How to teach critical thinking and inquiry
An interview with Dr. Mark Battersby, co-founder of the Critical Inquiry Group
Recently, we had the chance to speak with Mark Battersby, co-founder of the Critical Inquiry Group and author of the book Is That a Fact: A Field Guide to Evaluating Statistics and Scientific Information. He is also co-author (with Sharon Bailin) of a critical thinking textbook that focuses on inquiry: Reason in the Balance: An Inquiry Approach to Critical Thinking Dr. Battersby has taught critical thinking and scientific reasoning at Capilano University for many years. He’s an expert on critical thinking techniques and informal logic and a member of Critica’s Inner Circle. What follows is a lightly edited version of our exchange with Dr. Battersby. We hope you enjoy!
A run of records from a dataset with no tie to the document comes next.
[src/verification/program.hex]
// one 32-bit instruction word per line from address 0, then its assembly.
20010005 // addi r1, r0, 5
2002FFFD // addi r2, r0, -3
00221820 // add r3, r1, r2
00222022 // sub r4, r1, r2
00222824 // and r5, r1, r2
00223025 // or r6, r1, r2
0041382A // slt r7, r2, r1
0022402A // slt r8, r1, r2
08220000 // illegal opcode
0022483F // illegal funct
00210020 // add r0, r1, r1
00034820 // add r9, r0, r3
AC260010 // sw r6, 16(r1)
8C0A0015 // lw r10, 21(r0)
11460003 // beq r10, r6, +3 taken
200B0001 // addi r11, r0, 1 skipped
200B0002 // addi r11, r0, 2 skipped
10220005 // beq r1, r2, +5 not taken
14220002 // bne r1, r2, +2 taken
200B0003 // addi r11, r0, 3 skipped
14690004 // bne r3, r9, +4 not taken
218C0001 // addi r12, r12, 1
1581FFFF // bne r12, r1, -1 loops five times
AC03FFFF // sw r3, -1(r0)
8C0D00FF // lw r13, 255(r0)
01AC7020 // add r14, r13, r12
FC000000 // hlt
200F0009 // addi r15, r0, 9 never reached

[src/rtl/cpuPkg.sv]
// shared sizes, opcode and ALU encodings, and the control and retirement records of the cpu.
package cpuPkg;

	// **************************************************************************
	// sizes
	// **************************************************************************
	localparam int pcWidth = 6;
	localparam int dataWidth = 32;
	localparam int regAddrWidth = 5;
	localparam int dmemAddrWidth = 8;
	localparam int imemDepth = 64;
	localparam string programFile = "/design/src/verification/program.hex";

	// **************************************************************************
	// encodings
	// **************************************************************************
	typedef enum logic [5:0] {
		opRtype = 6'd0,
		opBeq = 6'd4,
		opBne = 6'd5,
		opAddi = 6'd8,
		opLw = 6'd35,
		opSw = 6'd43,
		opHlt = 6'd63
	} opcodeT;

	typedef enum logic [5:0] {
		fnAdd = 6'd32,
		fnSub = 6'd34,
		fnAnd = 6'd36,
		fnOr = 6'd37,
		fnSlt = 6'd42
	} functT;

	typedef enum logic [2:0] {
		aluAdd,
		aluSub,
		aluAnd,
		aluOr,
		aluSlt
	} aluOpT;

	// decoder output, 13 bits.
	typedef struct packed {
		logic spare; // always zero.
		logic regDst;
		logic aluSrc;
		aluOpT aluOp;
		logic memRead;
		logic memWrite;
		logic memToReg;
		logic regWrite;
		logic branch;
		logic branchNe;
		logic halt;
	} controlT;

	// one record per executed instruction.
	typedef struct packed {
		logic valid;
		logic [pcWidth-1:0] pc;
		logic regWrite;
		logic [regAddrWidth-1:0] writeReg;
		logic [dataWidth-1:0] writeData;
		logic memWrite;
		logic [dmemAddrWidth-1:0] memAddr;
		logic halt;
	} retireT;

endpackage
Critica: You recently shared with us some of your course materials, including an exercise for students to critique Andrew Wakefield’s infamous 1998 Lancet article on the purported link between vaccines and autism. What were some of the most prominent critiques you heard? Do you think your students are representative of members of the general public? If not, how can your lessons be modified to reach a wider range of people?
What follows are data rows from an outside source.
`src/rtl/mlse_static_config.svh`:
```
`ifndef MLSE_STATIC_CONFIG_SVH
`define MLSE_STATIC_CONFIG_SVH

// width of one branch value, energies are twice this
`define MLSE_B_WIDTH 8

// symbols decided per clock
`define MLSE_B_LEN 2

// surviving states presented by the trellis
`define MLSE_N_S 7

// global decided-symbol history length
`define MLSE_SH_DEPTH 12

// channel estimate taps and tap width
`define MLSE_CHAN_DEPTH 8
`define MLSE_CHAN_WIDTH 8

`endif

```
`src/rtl/mlse_static_pkg.sv`:
```
`include "mlse_static_config.svh"

package mlse_static_pkg;

    // decided symbol alphabet, two's complement coded
    typedef enum logic signed [1:0] {
        sym_minus = 2'b11,
        sym_zero  = 2'b00,
        sym_plus  = 2'b01
    } symbol_t;

    // accumulated path energy
    typedef logic [2*`MLSE_B_WIDTH-1:0] energy_t;

    // rse values, static values and their sums
    typedef logic signed [`MLSE_B_WIDTH-1:0] branch_val_t;

    // one estimated channel tap
    typedef logic signed [`MLSE_CHAN_WIDTH-1:0] tap_t;

    // index of a surviving state
    typedef logic [$clog2(`MLSE_N_S)-1:0] state_idx_t;

endpackage

```
`src/rtl/static_select_unit.sv`:
```
`timescale 1ns/1ps

`include "mlse_static_config.svh"

module static_select_unit (
    input  mlse_static_pkg::energy_t state_energies [`MLSE_N_S-1:0],
    input  mlse_static_pkg::symbol_t state_histories [`MLSE_N_S-1:0][`MLSE_B_LEN-1:0],

    output mlse_static_pkg::energy_t best_state_energy,
    output mlse_static_pkg::symbol_t best_state_history [`MLSE_B_LEN-1:0]
);

    // running minimum along the compare-select chain
    mlse_static_pkg::energy_t   run_energy [`MLSE_N_S-1:0];
    mlse_static_pkg::state_idx_t run_idx   [`MLSE_N_S-1:0];

    assign run_energy[0] = state_energies[0];
    assign run_idx[0]    = '0;

    genvar s;
    generate
        for (s = 1; s < `MLSE_N_S; s += 1) begin : g_cmp
            logic take;

            // strict less-than keeps the lower index on a tie
            assign take = state_energies[s] < run_energy[s-1];

            assign run_energy[s] = take ? state_energies[s] : run_energy[s-1];
            assign run_idx[s]    = take ? mlse_static_pkg::state_idx_t'(s) : run_idx[s-1];
        end
    endgenerate

    assign best_state_energy = run_energy[`MLSE_N_S-1];

    // symbol vector of the winning state
    genvar b;
    generate
        for (b = 0; b < `MLSE_B_LEN; b += 1) begin : g_hist
            assign best_state_history[b] = state_histories[run_idx[`MLSE_N_S-1]][b];
        end
    endgenerate

endmodule

```
`src/rtl/conv_unit.sv`:
```
`timescale 1ns/1ps

`include "mlse_static_config.svh"

module conv_unit (
    input  mlse_static_pkg::symbol_t    global_static_history [`MLSE_SH_DEPTH-1:0],
    input  mlse_static_pkg::tap_t       est_channel [`MLSE_CHAN_DEPTH-1:0],

    output mlse_static_pkg::branch_val_t static_val [`MLSE_B_LEN-1:0]
);

    // room for a full-scale sum of all taps plus one negated minimum tap
    localparam integer ACC_WIDTH = `MLSE_CHAN_WIDTH + $clog2(`MLSE_CHAN_DEPTH) + 1;

    logic signed [ACC_WIDTH-1:0] term [`MLSE_B_LEN-1:0][`MLSE_CHAN_DEPTH-1:0];

    genvar j, k;
    generate
        for (j = 0; j < `MLSE_B_LEN; j += 1) begin : g_branch
            logic signed [ACC_WIDTH-1:0] acc;

            for (k = 0; k < `MLSE_CHAN_DEPTH; k += 1) begin : g_tap
                if (j + `MLSE_B_LEN + k < `MLSE_SH_DEPTH) begin : g_live
                    logic signed [ACC_WIDTH-1:0] tap_ext;

                    assign tap_ext = ACC_WIDTH'(est_channel[k]);

                    // symbol is -1, 0 or +1 so the product is negate, pass or zero
                    assign term[j][k] =
                        (global_static_history[j+`MLSE_B_LEN+k] == mlse_static_pkg::sym_plus)
                            ? tap_ext :
                        (global_static_history[j+`MLSE_B_LEN+k] == mlse_static_pkg::sym_minus)
                            ? -tap_ext : '0;
                end else begin : g_past_end
                    // slot beyond the history counts as zero
                    assign term[j][k] = '0;
                end
            end

            always_comb begin
                acc = '0;
                for (int t = 0; t < `MLSE_CHAN_DEPTH; t += 1) begin
                    acc = acc + term[j][t];
                end
            end

            // only the final truncation wraps
            assign static_val[j] = mlse_static_pkg::branch_val_t'(acc);
        end
    endgenerate

endmodule

```
`src/rtl/static_history_unit.sv`:
```
`timescale 1ns/1ps

`include "mlse_static_config.svh"

module static_history_unit (
    input  logic                        clk,
    input  logic                        rst_n,

    input  mlse_static_pkg::energy_t    best_state_energy,
    input  mlse_static_pkg::symbol_t    best_state_history [`MLSE_B_LEN-1:0],
    input  mlse_static_pkg::branch_val_t static_val [`MLSE_B_LEN-1:0],
    input  mlse_static_pkg::branch_val_t rse_vals [`MLSE_B_LEN-1:0],

    output mlse_static_pkg::symbol_t    global_static_history [`MLSE_SH_DEPTH-1:0],
    output mlse_static_pkg::symbol_t    final_symbols [`MLSE_B_LEN-1:0],
    output mlse_static_pkg::branch_val_t precomputed_static_val [`MLSE_B_LEN-1:0],
    output mlse_static_pkg::energy_t    global_static_energy
);

    // slot 0 holds the newest symbol, each clock moves everything B_LEN slots older
    always_ff @(posedge clk) begin
        if (!rst_n) begin
            for (int i = 0; i < `MLSE_SH_DEPTH; i += 1) begin
                global_static_history[i] <= mlse_static_pkg::sym_zero;
            end
            global_static_energy <= '0;
        end else begin
            for (int i = `MLSE_B_LEN; i < `MLSE_SH_DEPTH; i += 1) begin
                global_static_history[i] <= global_static_history[i-`MLSE_B_LEN];
            end
            for (int i = 0; i < `MLSE_B_LEN; i += 1) begin
                global_static_history[i] <= best_state_history[i];
            end
            global_static_energy <= best_state_energy;
        end
    end

    genvar b;
    generate
        for (b = 0; b < `MLSE_B_LEN; b += 1) begin : g_out
            assign final_symbols[b] = global_static_history[b];

            // interference of decided symbols plus received-sample estimate, wrapped
            assign precomputed_static_val[b] =
                mlse_static_pkg::branch_val_t'(static_val[b] + rse_vals[b]);
        end
    endgenerate

endmodule

```
`src/rtl/global_static_unit.sv`:
```
`timescale 1ns/1ps

`include "mlse_static_config.svh"

module global_static_unit (
    input  logic                        clk,
    input  logic                        rst_n,

    input  mlse_static_pkg::energy_t    state_energies [`MLSE_N_S-1:0],
    input  mlse_static_pkg::symbol_t    state_histories [`MLSE_N_S-1:0][`MLSE_B_LEN-1:0],
    input  mlse_static_pkg::tap_t       est_channel [`MLSE_CHAN_DEPTH-1:0],
    input  mlse_static_pkg::branch_val_t rse_vals [`MLSE_B_LEN-1:0],

    output mlse_static_pkg::symbol_t    final_symbols [`MLSE_B_LEN-1:0],
    output mlse_static_pkg::branch_val_t precomputed_static_val [`MLSE_B_LEN-1:0],
    output mlse_static_pkg::energy_t    global_static_energy
);

    mlse_static_pkg::energy_t    best_state_energy;
    mlse_static_pkg::symbol_t    best_state_history [`MLSE_B_LEN-1:0];
    mlse_static_pkg::symbol_t    global_static_history [`MLSE_SH_DEPTH-1:0];
    mlse_static_pkg::branch_val_t static_val [`MLSE_B_LEN-1:0];

    // decode
    static_select_unit ssu_i (
        .state_energies     (state_energies),
        .state_histories    (state_histories),
        .best_state_energy  (best_state_energy),
        .best_state_history (best_state_history)
    );

    // execute
    conv_unit conv_i (
        .global_static_history (global_static_history),
        .est_channel           (est_channel),
        .static_val            (static_val)
    );

    // result, holds all registered state
    static_history_unit shu_i (
        .clk                    (clk),
        .rst_n                  (rst_n),
        .best_state_energy      (best_state_energy),
        .best_state_history     (best_state_history),
        .static_val             (static_val),
        .rse_vals               (rse_vals),
        .global_static_history  (global_static_history),
        .final_symbols          (final_symbols),
        .precomputed_static_val (precomputed_static_val),
        .global_static_energy   (global_static_energy)
    );

endmodule

```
MB: No, they were college students from an affluent suburb of Vancouver, generally not top students but ones raised in an educationally positive social environment and of course they had had 6 weeks of instruction based on my text. The lesson is that even with limited instruction, people can master the basic criteria for evaluating studies. But the US may be more of a challenge given for example the large number of people who reject evolution and climate change.
Critica: What has been your general approach to helping students build their critical thinking and inquiry skills?
MB: A central part of my approach has been to encourage students to identify as reasonable people rather than as leftist, conservatives, Christian, etc. If your primary commitment is to being reasonable you don’t lose face or perhaps friends when you change your mind in the face of contrary evidence. In addition, the crucial question for all beliefs is “what is the evidence for the contrary?” I do this habitually (and to some extent annoyingly) but it can be taught and developed.
Critica: You’ve also discussed problems with conflicts of interest in science and medicine and the faith the public has lost in science as a result. Is it possible to change people’s perceptions even after so much faith has been lost?
MB: In a certain way the issue is not faith in science if we are promoting the critical consumption of science information. In addition the loss of “faith” is issue-driven. I read recently that a study that debunked the concerns about butter consumption caused a huge jump in butter sales. So lots of people obviously still have “faith” in science at least when it tells them what they want to hear! Guns, climate change, and (surprisingly) vaccines are political issues in the US that lead many to ignore evidence, but this rejection does not necessarily lead to a blanket rejection of science. Even in the US most people flock to doctors (if they can afford it), take prescription medicines, etc. So I think the key question is how can we educate people to respect evidence when the evidence is contrary to their interests or political or religious views. And this is tough for all of us given the incredible power of confirmation bias.